Each line below from the one containing "set_input_delay 1.14 -clock" through the one containing "multipliers: 0" should be output exactly as it stands, and no other line should appear.

● ● ● ● ●

### src/rtl/digital_tube.sv
// Eight-digit multiplexed seven-segment driver with a DATA/CTRL register port.
// DATA is copied to a shadow register once per scan frame so a frame never shows a torn update.
module digital_tube #(
  parameter int SCAN_DIV  = 50000,
  parameter int BLANK_CYC = 16
) (
  input  logic        clk,
  input  logic        reset,
  input  logic        Addr,
  input  logic        WE,
  input  logic [31:0] WD,
  output logic [31:0] RD,
  output logic [7:0]  seg_n,
  output logic [7:0]  sel_n
);

  localparam int DW = (SCAN_DIV > 2) ? $clog2(SCAN_DIV) : 1;
  localparam logic [DW-1:0] DIV_MAX   = DW'(SCAN_DIV - 1);
  localparam logic [DW-1:0] BLANK_LIM = DW'(BLANK_CYC);

  logic [31:0]   data_q,   data_d;
  logic [31:0]   shadow_q, shadow_d;
  logic [15:0]   ctrl_q,   ctrl_d;
  logic [DW-1:0] div_q,    div_d;
  logic [2:0]    idx_q,    idx_d;
  logic [7:0]    seg_n_q,  seg_n_d;
  logic [7:0]    sel_n_q,  sel_n_d;

  logic          div_wrap;
  logic          blank;
  logic [3:0]    digit [8];

  function automatic logic [7:0] decode(input logic [3:0] hex);
    logic [7:0] seg;
    case (hex)
      4'h0: seg = 8'hC0;
      4'h1: seg = 8'hF9;
      4'h2: seg = 8'hA4;
      4'h3: seg = 8'hB0;
      4'h4: seg = 8'h99;
      4'h5: seg = 8'h92;
      4'h6: seg = 8'h82;
      4'h7: seg = 8'hF8;
      4'h8: seg = 8'h80;
      4'h9: seg = 8'h90;
      4'hA: seg = 8'h88;
      4'hB: seg = 8'h83;
      4'hC: seg = 8'hC6;
      4'hD: seg = 8'hA1;
      4'hE: seg = 8'h86;
      default: seg = 8'h8E;
    endcase
    return seg;
  endfunction

  genvar gi;
  generate
    for (gi = 0; gi < 8; gi++) begin : g_digit
      assign digit[gi] = shadow_q[4*gi +: 4];
    end
  endgenerate

  always_comb begin
    data_d = data_q;
    ctrl_d = ctrl_q;
    if (WE) begin
      if (Addr) ctrl_d = WD[15:0];
      else      data_d = WD;
    end

    div_wrap = (div_q == DIV_MAX);
    div_d    = div_wrap ? '0 : div_q + DW'(1);
    idx_d    = div_wrap ? idx_q + 3'd1 : idx_q;

    // Shadow samples the pre-write DATA on the 7->0 wrap, so a colliding write shows a frame later.
    shadow_d = (div_wrap && (idx_q == 3'd7)) ? data_q : shadow_q;

    blank   = (div_q < BLANK_LIM);
    sel_n_d = 8'hFF;
    seg_n_d = 8'hFF;
    if (!blank) begin
      if (ctrl_q[idx_q]) sel_n_d = ~(8'h01 << idx_q);
      seg_n_d = decode(digit[idx_q]);
      if (ctrl_q[{1'b1, idx_q}]) seg_n_d[7] = 1'b0;
    end
  end

  always_ff @(posedge clk or negedge reset) begin
    if (!reset) begin
      data_q   <= '0;
      shadow_q <= '0;
      ctrl_q   <= 16'h00FF;
      div_q    <= '0;
      idx_q    <= '0;
      seg_n_q  <= 8'hFF;
      sel_n_q  <= 8'hFF;
    end else begin
      data_q   <= data_d;
      shadow_q <= shadow_d;
      ctrl_q   <= ctrl_d;
      div_q    <= div_d;
      idx_q    <= idx_d;
      seg_n_q  <= seg_n_d;
      sel_n_q  <= sel_n_d;
    end
  end

  assign RD    = Addr ? {16'h0000, ctrl_q} : data_q;
  assign seg_n = seg_n_q;
  assign sel_n = sel_n_q;

endmodule
### config.mk
export PLATFORM = sky130hd
export DESIGN_NAME = digital_tube
export DESIGN_NICKNAME = d
export VERILOG_FILES = /design/src/rtl/digital_tube.sv
export SDC_FILE = /design/constraint.sdc
export NUM_CORES = 1
export LEC_CHECK = 0
export ABC_AREA = 0
export CAP_MARGIN = 10
export CORE_UTILIZATION = 55
export DETAILED_ROUTE_END_ITERATION = 6
export PLACE_DENSITY = 0.82
export SLEW_MARGIN = 5
export SYNTH_ARGS = -nofsm -noshare
export SYNTH_HDL_FRONTEND = slang
export SYNTH_SLANG_ARGS = --single-unit
### constraint.sdc
create_clock -name clk -period 5.7 [get_ports clk]
set_clock_uncertainty 0.2 [all_clocks]
set_input_delay 1.14 -clock clk [delete_from_list [all_inputs] [get_ports clk]]
set_output_delay 1.14 -clock clk [all_outputs]
set_load 0.03 [all_outputs]
[Word-level counts from Yosys, hierarchy flattened]
Memory sizes are Yosys's and may differ from the RTL's.
Index checks and enable logic that the tools add are counted.
Word-level totals
  bits in registers: 115
  latch bits: 0
  bits in writable memories: 0
  memory bits (read-only): 112
  input port bits: 36
  output and inout bits: 48
  logic and storage cells: 36
  memories: 1
Memories
  (no name shown): words 16, bits a word 7, read ports 1, clocked after memory_dff 0, wr ports 0, line 35  | case (hex)
Cells by class
  add/subtract/negate cells: 2
  multipliers: 0
  divide/modulo/power cells: 0
  order comparisons: 4
  equal/unequal tests: 2
  shifts and indexed selects: 1
  mux-type cells: 13
  bitwise logic cells: 3
  reductions and logical operators: 3
Operators by type and width (count)
  $mux W32: 1
  $mux W8: 3
  $add A16 B1 Y16 const B: 1
  $eq A16 B16 Y1 const B: 1
  $lt A16 B5 Y1 const B: 1
  $mux W16: 1
  $bmux W4 S3: 1
  $mux W4: 2
  $not A8 Y8: 1
  $shl A1 B3 Y8 const A: 1
  $bmux W1 S3: 2
  $lt A3 B5 Y1 const B: 1
  $lt A4 B5 Y1 const B: 1
  $ge A4 B4 Y1 const B: 1
  $not A3 Y4: 1
  $reduce_and A2 Y1: 2
  $add A3 B1 Y3 const B: 1
  $eq A3 B3 Y1 const B: 1
  $mux W1: 3
  $logic_and A1 B1 Y1: 1
  $not A1 Y1: 1

[Depth between registers and ports, before layout]
Gate-level depths: netlist (run 1).
An unclocked memory read counts as a cell.
  word-level depth: 6
  gate-level depth with buffers: 10
  gate-level depth less buffers: 8

[Worst setup path after synthesis (run 1)]
No wires, ideal clock.
  path type: input to output
  start point: input port Addr
  end point: output port RD[10]
  arrival: 2.157 ns
  data required time: 4.360 ns
  slack: 2.203 ns
  stages on the path: 3
  path buffers: 2
  path through: clkbuf_1 clkbuf_1 mux2_2
Between the ends
  longest elaborated chain between the ends: 1
RTL lines
  start: declaration: line 9  | input logic Addr,
  $mux W32: line 108  | assign RD = Addr ? {16'h0000, ctrl_q} : data_q;
  end: declaration: line 12  | output logic [31:0] RD,
No other way between the ends.

[Worst setup path in the final report (run 1)]
  start point: input port Addr
  end point: output port RD[9]
The elaborated chain is that of the path after synthesis.

==> reports/qor.csv, run 1 <==
metric;value;unit
outcome;finished, final reports clean;
Worst Path Required;4360;ps
placed cells;598;
Routed WL per cell;17.3;um
power share of the combinational group;12.7;%
Yosys warning total;0;
clk root buf;clkbuf_8;
reg-to-reg startpoint;div_q[12];
pre-CTS WS;1390;ps
fin crit period;4290;ps
RSZ-0062 raised after global routing;no;
Post-CTS Setup Repair Bufs;0;
global-route wire length before repair;18100;um
WHS Path Cells;1;
Synth area leaders;dfrtp_1 41%, mux2_2 14%, dfstp_2 11%, mux2_4 8.2%, mux4_2 4.1%;
fmax;233;MHz
Hold Crit Start;div_q[0];
global route hottest layer;met2;
Synth Cell Area;0.00552;mm2
crit path launch type;input port;
TritonCTS buffer count;17;
DR vias/cell;5.40;
Post-Layout Cell Count;630;
Fin. Hold Viols;0;
layout net count;533;
worst slew margin relative to its limit;29.2;%
cells on worst reg2reg path;5;
Seq cells post-synth;115;
Sum Neg Setup Slack;0;ps
Worst-path clk slew;50;ps
area grow syn2layout;27.4;%
antenna violations before repair;0;
DR pass1 iterations;4;
Max IR drop VDD;0.200;mV
met2 Track Usage GR;38.2;%
Post-Syn Instances;397;
WL final;10900;um
fillers;675;
sequential share of the synthesized area;52.7;%
CTS tree;yes;
asr flop ratio synth;100;%
Remaining DRCs;0;
r2r setup slk;2340;ps
sw power;0.532;mW
initial DRC count;134;
Distinct cells, synth;39;
largest net degree at the start of global routing;61;
GRT Overall Usage;23.4;%
ant diodes;0;
Pint;1.75;mW
FF/Latch Area;0.00291;mm2
Final Worst Setup Slack;1410;ps
core area;0.00973;mm2
Synth top area share;41.3;%
number of synthesized flops with an enable pin;0;
Critical Path End Type;primary output;
post-CTS resize count;0;
initial core utilization;56.7;%
global placer's final weighted congestion;0.911;
largest area contributor in the netlist;dfrtp_1;
Routed Antenna Nets;0;
RR Endpoint;shadow_q[11];
area occupied by multi-input gates;0.00247;mm2
post-cts hold buffer count;0;
pwr/cell area;324;mW/mm2
Longest Clk Path Bufs;2;
Flop pwr share;40.5;%
Port-buffer cells;83;
most frequent cells after synthesis;91 x dfrtp_1, 71 x mux2_2, 30 x mux2_4;
detailed-route via count;3405;
met3 Use GR;4.86;%
vias in the first global route;3537;
Die W;102;um
Power Total;2.28;mW
share of layout cells above drive strength 1;35.4;%
htree depth;4;
worst slew pin tran;1060;ps
Final Slew Violations;0;
DPL Wire Length;7450;um
Worst Hold End;div_q[0];
DIE AREA;0.0104;mm2
Max-Cap Viols;0;
CP Data Arrival Time;2950;ps
Most used DFF post-synth;dfrtp_1;
clock power share;46.8;%
syn_area_per_cell;13.9;um2
I/O pin count;84;
CP Max Fanout;34;
Leakage;3.09;nW
Worst-Skew Late Latency;510;ps
Die Y;102;um
most common cell in the synthesized netlist;dfrtp_1;
met1 usage;30.9;%
total grt overflow;0;
sw frac;23.4;%
Synthesized Nets;446;
final worst-path cycle share;75.3;%
Worst Setup Path Type;in -> out;
final setup violation count;0;
Worst Hold Class;reg -> reg;
row cnt;36;
CTS Sinks;115;
-- flip-flops by register name, indices dropped and copies added (netlist names) --
register and cells:
div_q 16, idx_q 3, data_q 32, shadow_q 32
ctrl_q 16, sel_n 8, seg_n 8
-- worst max path at each step --
stage,cells past startpoint,end,from,slack [ps]
floorplan,3,RD[10],Addr,2200
global placement,4,RD[2],Addr,1440
detailed placement,4,RD[13],Addr,1390
CTS,4,RD[5],Addr,1390
global route,4,RD[13],Addr,1340
finish,4,RD[9],Addr,1410
-- worst max-delay path, cell delays in order --
cell	delay (ps)
clkdlybuf4s50_1	460
buf_4	350
mux2_2	390
clkdlybuf4s50_1	590
-- power by group through the flow --
stage	Clock, mW	Sequential [mW]	Combinational, mW
2_1_floorplan	0	0.920	0.167
5_1_grt	1.12	0.931	0.308
4_1_cts	1.08	0.924	0.293
6_report	1.07	0.923	0.289
3_5_place_dp	0	0.936	0.290
3_3_place_gp	0	0.935	0.284
-- final cells by class --
| type | instances | share of cell area, % |
|---|---|---|
| inverters | 8 | 0.427 |
| well taps | 133 | 2.37 |
| flip-flops and latches | 115 | 41.4 |
| clock buffers | 22 | 6.30 |
| clock inverters | 10 | 2.23 |
| multi-input cells | 256 | 35.2 |
| repair buffers | 86 | 12.1 |
-- metrics by stage --
| stage | instance area [um2] | utilization [%] | hold slack, ps |
|---|---|---|---|
| detailed placement | 6430 | 66.1 | 289 |
| finish | 7030 | 72.2 | 291 |
| floorplan | 5520 | - | 255 |
| global placement | 6430 | 66.1 | 277 |
| CTS | 7030 | 72.2 | 296 |
| global route | 7030 | 72.2 | 306 |
-- cell usage in the layout, fill, tap and decap left out, types with 3 or more instances in the layout --
master and instances:
nand2_2 3, mux2_2 71, nand2_1 18, clkinv_2 4, bufinv_16 4, nor3_1 6, o221ai_1 3, dfstp_2 24
inv_1 7, ha_1 13, clkbuf_1 4, nand3_1 17, nor2b_1 19, mux2_4 30, mux4_2 10, xor2_1 6
and2_1 3, xnor2_1 10, clkbuf_16 16, mux2i_1 6, clkdlybuf4s50_1 82, dfrtp_1 91, nor2_1 20, buf_4 4
-- per-layer routing --
layer / vias up / share of wire (%)
met5: - / 0
met4: 0 / 1.7
met3: 22 / 3.6
met2: 84 / 50
met1: 1723 / 44
li1: 1576 / -
-- logic make-up after synthesis --
logic type	Yosys count	synth area share, %
adders and majority gates	13	2.95
and+or+nand+nor	95	9.07
buffers and inverters	26	2.47
muxes	118	28.2
DFF	115	52.7
xor gates and xnor gates	16	2.54
AOI/OAI and AO/OA	14	2.00
Power figures use the tool's default switching activity.
==> run 2, diff against run 1 <==
--- a/config.mk
+++ b/config.mk
@@ -7,9 +7,9 @@
 export LEC_CHECK = 0
 export ABC_AREA = 0
 export CAP_MARGIN = 10
-export CORE_UTILIZATION = 55
+export CORE_UTILIZATION = 54
 export DETAILED_ROUTE_END_ITERATION = 6
-export PLACE_DENSITY = 0.82
+export PLACE_DENSITY = 0.81
 export SLEW_MARGIN = 5
 export SYNTH_ARGS = -nofsm -noshare
 export SYNTH_HDL_FRONTEND = slang
==> constraint.sdc (replaced) <==
create_clock -name clk -period 4.5 [get_ports clk]
set_clock_uncertainty 0.2 [all_clocks]
set_input_delay 0.9 -clock clk [delete_from_list [all_inputs] [get_ports clk]]
set_output_delay 0.9 -clock clk [all_outputs]
set_load 0.03 [all_outputs]
==> reports/qor.csv, run 2 (synthesized netlist as in run 1, its figures left out) <==
metric;value;unit
worst slew margin relative to its limit;41.9;%
clk root buf;clkbuf_8;
row cnt;36;
global placer's final weighted congestion;0.824;
Routed Antenna Nets;0;
global-route wire length before repair;18400;um
Sum Neg Setup Slack;0;ps
total grt overflow;0;
WL final;11400;um
Final Worst Setup Slack;670;ps
post-CTS resize count;0;
CP cell instances;clkdlybuf4s50_1 -> buf_4 -> mux2_2 -> clkdlybuf4s50_1;
htree depth;4;
vias in the first global route;3532;
Max-Cap Viols;0;
worst slew pin tran;865;ps
placed cell area;0.00645;mm2
slowest stage delay, CP;600;ps
outcome;finished, final reports clean;
Post-Layout Cell Count;633;
share of layout cells above drive strength 1;36.4;%
Max IR drop VDD;0.276;mV
pwr/cell area;402;mW/mm2
Worst Hold Class;in -> async;
Worst Path Required;3400;ps
post-cts hold buffer count;0;
I/O pin count;84;
Leakage;3.09;nW
FF/Latch Area;0.00291;mm2
DIE AREA;0.0106;mm2
Remaining DRCs;0;
Critical Path End Type;primary output;
CTS tree;yes;
CTS Sinks;115;
CP Max Fanout;34;
fin crit period;3830;ps
final setup violation count;0;
core area;0.00982;mm2
CP Data Arrival Time;2730;ps
most used cell, CP;clkdlybuf4s50_1;
Post-CTS Setup Repair Bufs;0;
Final Slew Violations;0;
Worst Setup Path Type;in -> out;
Die W;103;um
Fin. Hold Viols;0;
pre-CTS WS;671;ps
TritonCTS buffer count;17;
DPL Wire Length;7610;um
area grow syn2layout;27.5;%
r2r setup slk;1460;ps
Worst-path clk slew;60;ps
largest registers;data_q x32, shadow_q x32;
fmax;261;MHz
Routed WL per cell;18.0;um
Worst-Skew Late Latency;520;ps
detailed-route via count;3542;
layout net count;536;
Longest Clk Path Bufs;2;
design area;0.00703;mm2
initial core utilization;56.2;%
ant diodes;0;
Die Y;103;um
antenna violations before repair;0;
DR pass1 iterations;5;
most common cell after layout, fill and taps aside;dfrtp_1;
Power Total;2.82;mW
fillers;696;
most frequent cells in the layout;91 x dfrtp_1, 82 x clkdlybuf4s50_1, 71 x mux2_2, 30 x mux2_4, 24 x dfstp_2;
largest net degree at the start of global routing;52;
GRT Overall Usage;23.7;%
Crit-path slowest cell;clkdlybuf4s50_1;
RSZ-0062 raised after global routing;no;
crit path launch type;input port;
fin util;71.6;%
WHS;203;ps
initial DRC count;152;
placed cells;601;
DR vias/cell;5.60;
final worst-path cycle share;85.1;%
area occupied by multi-input gates;0.00247;mm2
Port-buffer cells;83;
==> run 2: final cells by class <==
cell class                      count  area share (%)
Inverter                            8           0.427
Timing Repair Buffer               89            12.4
Clock inverter                     10            1.50
Clock buffer                       22            6.73
Multi-Input combinational cell    256            35.2
Sequential cell                   115            41.4
Tap cell                          133            2.37
==> run 2: metal layers <==
metal / GRT usage, % / vias up / wire [um] / part of all wire, %
li1: - / 1589 / - / -
met1: 30.5 / 1833 / 4900 / 43
met2: 39.2 / 102 / 5820 / 51
met3: 5.22 / 18 / 471 / 4.1
met4: 10.1 / 0 / 204 / 1.8
met5: 0 / - / 0 / 0
==> run 2: where the power goes <==
part           internal (mW)  leakage [nW]  switching [mW]
Sequential              1.11          1.42          0.0558
Clock                  0.839         0.286           0.448
Combinational          0.190          1.39           0.178
Total                   2.14          3.09           0.682
==> run 2: worst paths after layout <==
path                       startpoint  endpoint  cells past startpoint
min in group clk             div_q[0]  div_q[0]                      1
min reg2reg                  div_q[0]  div_q[0]                      1
min                             reset  div_q[6]                      1
max reg2reg                  idx_q[0]  seg_n[0]                      7
max                              Addr     RD[3]                      4
max in group asynchronous       reset  seg_n[3]                      2
==> run 2: worst max-delay path: cells and delay by family <==
kind | cells | cell delay, ps
buffers and inverters | 3 | 1410
multiplexers | 1 | 400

● ● ● ● ●

Response box:
set_input_delay 1.14 -clock clk [delete_from_list [all_inputs] [get_ports clk]]
set_output_delay 1.14 -clock clk [all_outputs]
set_load 0.03 [all_outputs]
[Word-level counts from Yosys, hierarchy flattened]
Memory sizes are Yosys's and may differ from the RTL's.
Index checks and enable logic that the tools add are counted.
Word-level totals
  bits in registers: 115
  latch bits: 0
  bits in writable memories: 0
  memory bits (read-only): 112
  input port bits: 36
  output and inout bits: 48
  logic and storage cells: 36
  memories: 1
Memories
  (no name shown): words 16, bits a word 7, read ports 1, clocked after memory_dff 0, wr ports 0, line 35  | case (hex)
Cells by class
  add/subtract/negate cells: 2
  multipliers: 0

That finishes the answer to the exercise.